:: WHAT IS REQUIRED ::
Transcribe exactly each line of the entries, from the opening line to the line with "wire logic [7:0]", with both of those lines included.

:: LISTED RECORDS ::

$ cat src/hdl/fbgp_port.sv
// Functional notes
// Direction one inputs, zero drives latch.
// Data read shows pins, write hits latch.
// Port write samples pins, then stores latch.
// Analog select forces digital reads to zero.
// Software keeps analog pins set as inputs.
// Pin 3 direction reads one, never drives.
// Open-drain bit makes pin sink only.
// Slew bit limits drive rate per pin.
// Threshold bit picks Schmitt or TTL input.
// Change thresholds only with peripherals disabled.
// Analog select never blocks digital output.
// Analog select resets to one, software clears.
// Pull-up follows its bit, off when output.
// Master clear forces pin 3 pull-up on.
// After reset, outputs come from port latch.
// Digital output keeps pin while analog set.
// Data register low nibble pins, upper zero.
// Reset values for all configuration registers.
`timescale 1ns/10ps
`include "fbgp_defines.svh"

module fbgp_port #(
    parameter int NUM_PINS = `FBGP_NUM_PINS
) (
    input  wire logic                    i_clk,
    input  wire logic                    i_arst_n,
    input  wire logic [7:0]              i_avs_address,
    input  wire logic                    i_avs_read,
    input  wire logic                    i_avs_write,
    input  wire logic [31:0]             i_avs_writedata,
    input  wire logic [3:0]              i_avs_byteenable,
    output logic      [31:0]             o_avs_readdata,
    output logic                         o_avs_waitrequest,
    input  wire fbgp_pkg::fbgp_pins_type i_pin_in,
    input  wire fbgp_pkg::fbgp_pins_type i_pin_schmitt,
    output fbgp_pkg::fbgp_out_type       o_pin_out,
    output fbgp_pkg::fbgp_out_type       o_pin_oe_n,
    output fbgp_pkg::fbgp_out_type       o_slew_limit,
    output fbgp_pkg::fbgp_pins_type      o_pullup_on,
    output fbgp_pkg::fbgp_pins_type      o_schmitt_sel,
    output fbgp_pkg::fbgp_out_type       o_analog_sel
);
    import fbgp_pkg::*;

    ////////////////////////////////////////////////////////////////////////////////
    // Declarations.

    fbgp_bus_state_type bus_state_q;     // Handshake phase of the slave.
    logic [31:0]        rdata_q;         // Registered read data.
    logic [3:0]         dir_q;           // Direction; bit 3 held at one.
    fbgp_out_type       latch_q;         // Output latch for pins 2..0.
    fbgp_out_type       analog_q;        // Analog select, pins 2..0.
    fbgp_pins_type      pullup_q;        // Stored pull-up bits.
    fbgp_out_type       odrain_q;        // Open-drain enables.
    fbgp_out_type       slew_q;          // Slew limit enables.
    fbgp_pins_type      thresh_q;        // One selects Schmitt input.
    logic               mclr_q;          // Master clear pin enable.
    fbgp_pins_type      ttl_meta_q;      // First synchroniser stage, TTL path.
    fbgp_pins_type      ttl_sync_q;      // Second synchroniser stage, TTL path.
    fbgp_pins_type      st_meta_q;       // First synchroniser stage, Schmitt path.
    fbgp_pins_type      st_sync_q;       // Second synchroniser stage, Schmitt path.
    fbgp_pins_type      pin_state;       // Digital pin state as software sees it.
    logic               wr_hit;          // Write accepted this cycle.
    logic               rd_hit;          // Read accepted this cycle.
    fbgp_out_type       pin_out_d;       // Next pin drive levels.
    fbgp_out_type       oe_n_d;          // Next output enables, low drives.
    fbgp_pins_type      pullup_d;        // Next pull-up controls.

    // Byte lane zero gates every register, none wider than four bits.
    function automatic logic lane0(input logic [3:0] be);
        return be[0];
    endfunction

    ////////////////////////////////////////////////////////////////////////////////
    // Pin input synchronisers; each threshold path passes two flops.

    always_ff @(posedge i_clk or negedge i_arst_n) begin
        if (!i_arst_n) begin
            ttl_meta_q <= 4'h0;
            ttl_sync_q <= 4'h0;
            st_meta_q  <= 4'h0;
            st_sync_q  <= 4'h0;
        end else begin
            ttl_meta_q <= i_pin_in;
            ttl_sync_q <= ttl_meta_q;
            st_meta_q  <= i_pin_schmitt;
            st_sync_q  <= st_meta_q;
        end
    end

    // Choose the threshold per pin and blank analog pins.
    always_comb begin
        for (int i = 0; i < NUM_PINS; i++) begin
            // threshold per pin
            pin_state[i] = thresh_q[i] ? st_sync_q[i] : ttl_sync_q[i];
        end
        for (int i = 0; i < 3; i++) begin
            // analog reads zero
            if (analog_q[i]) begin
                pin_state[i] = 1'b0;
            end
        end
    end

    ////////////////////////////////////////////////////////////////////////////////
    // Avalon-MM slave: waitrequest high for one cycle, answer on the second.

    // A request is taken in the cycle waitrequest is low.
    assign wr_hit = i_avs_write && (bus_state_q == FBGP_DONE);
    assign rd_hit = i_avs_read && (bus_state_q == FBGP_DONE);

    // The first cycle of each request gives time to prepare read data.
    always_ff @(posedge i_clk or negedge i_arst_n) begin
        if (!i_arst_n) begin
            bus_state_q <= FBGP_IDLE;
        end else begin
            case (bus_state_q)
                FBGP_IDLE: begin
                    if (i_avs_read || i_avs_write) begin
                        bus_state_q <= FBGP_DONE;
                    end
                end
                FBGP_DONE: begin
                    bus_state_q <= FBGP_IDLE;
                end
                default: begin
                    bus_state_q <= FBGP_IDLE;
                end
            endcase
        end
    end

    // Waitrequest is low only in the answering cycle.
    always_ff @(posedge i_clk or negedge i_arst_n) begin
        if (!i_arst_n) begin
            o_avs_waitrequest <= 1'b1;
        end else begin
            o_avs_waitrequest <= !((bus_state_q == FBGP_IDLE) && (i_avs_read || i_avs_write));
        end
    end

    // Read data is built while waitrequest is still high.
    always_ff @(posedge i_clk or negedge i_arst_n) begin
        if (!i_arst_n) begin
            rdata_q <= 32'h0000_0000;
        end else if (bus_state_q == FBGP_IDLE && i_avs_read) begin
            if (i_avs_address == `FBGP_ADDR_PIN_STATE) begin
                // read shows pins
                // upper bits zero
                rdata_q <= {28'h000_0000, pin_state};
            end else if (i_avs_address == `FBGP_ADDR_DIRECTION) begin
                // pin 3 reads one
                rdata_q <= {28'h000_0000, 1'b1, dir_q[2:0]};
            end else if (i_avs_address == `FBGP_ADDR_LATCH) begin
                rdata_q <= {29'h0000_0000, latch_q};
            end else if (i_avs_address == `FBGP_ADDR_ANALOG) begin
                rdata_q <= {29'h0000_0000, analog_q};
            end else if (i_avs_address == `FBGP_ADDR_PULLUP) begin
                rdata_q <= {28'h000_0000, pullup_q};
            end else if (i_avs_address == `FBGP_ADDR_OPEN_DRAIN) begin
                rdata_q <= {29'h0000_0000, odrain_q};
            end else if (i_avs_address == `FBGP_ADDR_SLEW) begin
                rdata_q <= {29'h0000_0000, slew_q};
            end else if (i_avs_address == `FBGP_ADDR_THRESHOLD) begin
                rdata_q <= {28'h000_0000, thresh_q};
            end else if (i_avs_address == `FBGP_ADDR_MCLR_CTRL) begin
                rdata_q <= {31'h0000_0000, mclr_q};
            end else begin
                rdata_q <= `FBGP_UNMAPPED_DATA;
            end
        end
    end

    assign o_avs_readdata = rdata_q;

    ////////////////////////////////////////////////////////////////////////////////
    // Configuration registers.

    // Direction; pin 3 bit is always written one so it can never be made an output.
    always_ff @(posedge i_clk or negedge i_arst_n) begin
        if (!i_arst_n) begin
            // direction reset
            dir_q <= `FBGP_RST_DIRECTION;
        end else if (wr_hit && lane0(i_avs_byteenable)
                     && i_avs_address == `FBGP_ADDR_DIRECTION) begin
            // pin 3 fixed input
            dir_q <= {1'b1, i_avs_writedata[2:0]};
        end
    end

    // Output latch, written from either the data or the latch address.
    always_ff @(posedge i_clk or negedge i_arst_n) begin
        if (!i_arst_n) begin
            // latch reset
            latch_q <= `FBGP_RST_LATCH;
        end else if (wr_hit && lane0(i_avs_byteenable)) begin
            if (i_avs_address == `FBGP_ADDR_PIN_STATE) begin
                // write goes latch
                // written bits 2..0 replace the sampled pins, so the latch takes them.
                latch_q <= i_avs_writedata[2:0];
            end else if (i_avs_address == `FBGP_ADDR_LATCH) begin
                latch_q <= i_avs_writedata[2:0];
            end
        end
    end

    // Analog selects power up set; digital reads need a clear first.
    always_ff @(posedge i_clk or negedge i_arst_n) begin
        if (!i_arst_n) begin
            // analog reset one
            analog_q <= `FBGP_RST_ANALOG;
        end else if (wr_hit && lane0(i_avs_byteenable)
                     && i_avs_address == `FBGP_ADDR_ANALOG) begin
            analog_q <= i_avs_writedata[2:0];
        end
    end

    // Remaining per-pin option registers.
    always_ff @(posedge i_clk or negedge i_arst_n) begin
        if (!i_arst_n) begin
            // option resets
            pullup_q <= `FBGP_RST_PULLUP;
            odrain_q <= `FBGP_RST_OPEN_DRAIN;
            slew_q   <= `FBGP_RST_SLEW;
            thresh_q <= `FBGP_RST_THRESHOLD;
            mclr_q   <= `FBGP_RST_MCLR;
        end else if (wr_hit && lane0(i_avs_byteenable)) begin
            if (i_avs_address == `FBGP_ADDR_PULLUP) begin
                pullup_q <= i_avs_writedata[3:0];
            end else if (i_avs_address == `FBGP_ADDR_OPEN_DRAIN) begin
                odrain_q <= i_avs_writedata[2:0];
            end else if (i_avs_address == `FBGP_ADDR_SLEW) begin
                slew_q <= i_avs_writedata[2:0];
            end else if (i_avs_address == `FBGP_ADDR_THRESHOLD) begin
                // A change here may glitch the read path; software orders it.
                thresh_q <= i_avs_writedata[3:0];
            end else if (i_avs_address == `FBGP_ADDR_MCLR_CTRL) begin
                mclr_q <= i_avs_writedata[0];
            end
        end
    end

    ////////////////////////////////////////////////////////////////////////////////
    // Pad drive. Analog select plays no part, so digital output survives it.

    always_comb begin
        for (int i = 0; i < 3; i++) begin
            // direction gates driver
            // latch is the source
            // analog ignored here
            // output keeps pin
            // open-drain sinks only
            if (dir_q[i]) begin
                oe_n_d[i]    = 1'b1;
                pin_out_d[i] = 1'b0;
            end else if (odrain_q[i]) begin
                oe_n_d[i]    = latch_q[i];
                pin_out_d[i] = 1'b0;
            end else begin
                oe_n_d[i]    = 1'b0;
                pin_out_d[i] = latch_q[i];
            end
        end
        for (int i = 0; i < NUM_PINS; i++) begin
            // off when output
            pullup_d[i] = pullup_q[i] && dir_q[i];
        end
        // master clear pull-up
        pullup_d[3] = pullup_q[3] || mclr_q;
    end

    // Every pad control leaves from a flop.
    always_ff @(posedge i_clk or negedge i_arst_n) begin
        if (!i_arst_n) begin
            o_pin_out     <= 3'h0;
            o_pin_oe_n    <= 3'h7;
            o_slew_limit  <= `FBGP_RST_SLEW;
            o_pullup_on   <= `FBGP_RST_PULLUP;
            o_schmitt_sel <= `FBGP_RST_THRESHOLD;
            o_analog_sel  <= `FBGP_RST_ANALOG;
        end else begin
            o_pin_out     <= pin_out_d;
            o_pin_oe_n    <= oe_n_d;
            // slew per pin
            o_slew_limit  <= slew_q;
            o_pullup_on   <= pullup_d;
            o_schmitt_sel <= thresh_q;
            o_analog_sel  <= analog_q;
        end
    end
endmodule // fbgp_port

:: SOLUTION FOR THIS EXERCISE ::
$ cat src/hdl/fbgp_port.sv
// Functional notes
// Direction one inputs, zero drives latch.
// Data read shows pins, write hits latch.
// Port write samples pins, then stores latch.
// Analog select forces digital reads to zero.
// Software keeps analog pins set as inputs.
// Pin 3 direction reads one, never drives.
// Open-drain bit makes pin sink only.
// Slew bit limits drive rate per pin.
// Threshold bit picks Schmitt or TTL input.
// Change thresholds only with peripherals disabled.
// Analog select never blocks digital output.
// Analog select resets to one, software clears.
// Pull-up follows its bit, off when output.
// Master clear forces pin 3 pull-up on.
// After reset, outputs come from port latch.
// Digital output keeps pin while analog set.
// Data register low nibble pins, upper zero.
// Reset values for all configuration registers.
`timescale 1ns/10ps
`include "fbgp_defines.svh"

module fbgp_port #(
    parameter int NUM_PINS = `FBGP_NUM_PINS
) (
    input  wire logic                    i_clk,
    input  wire logic                    i_arst_n,
    input  wire logic [7:0]              i_avs_address,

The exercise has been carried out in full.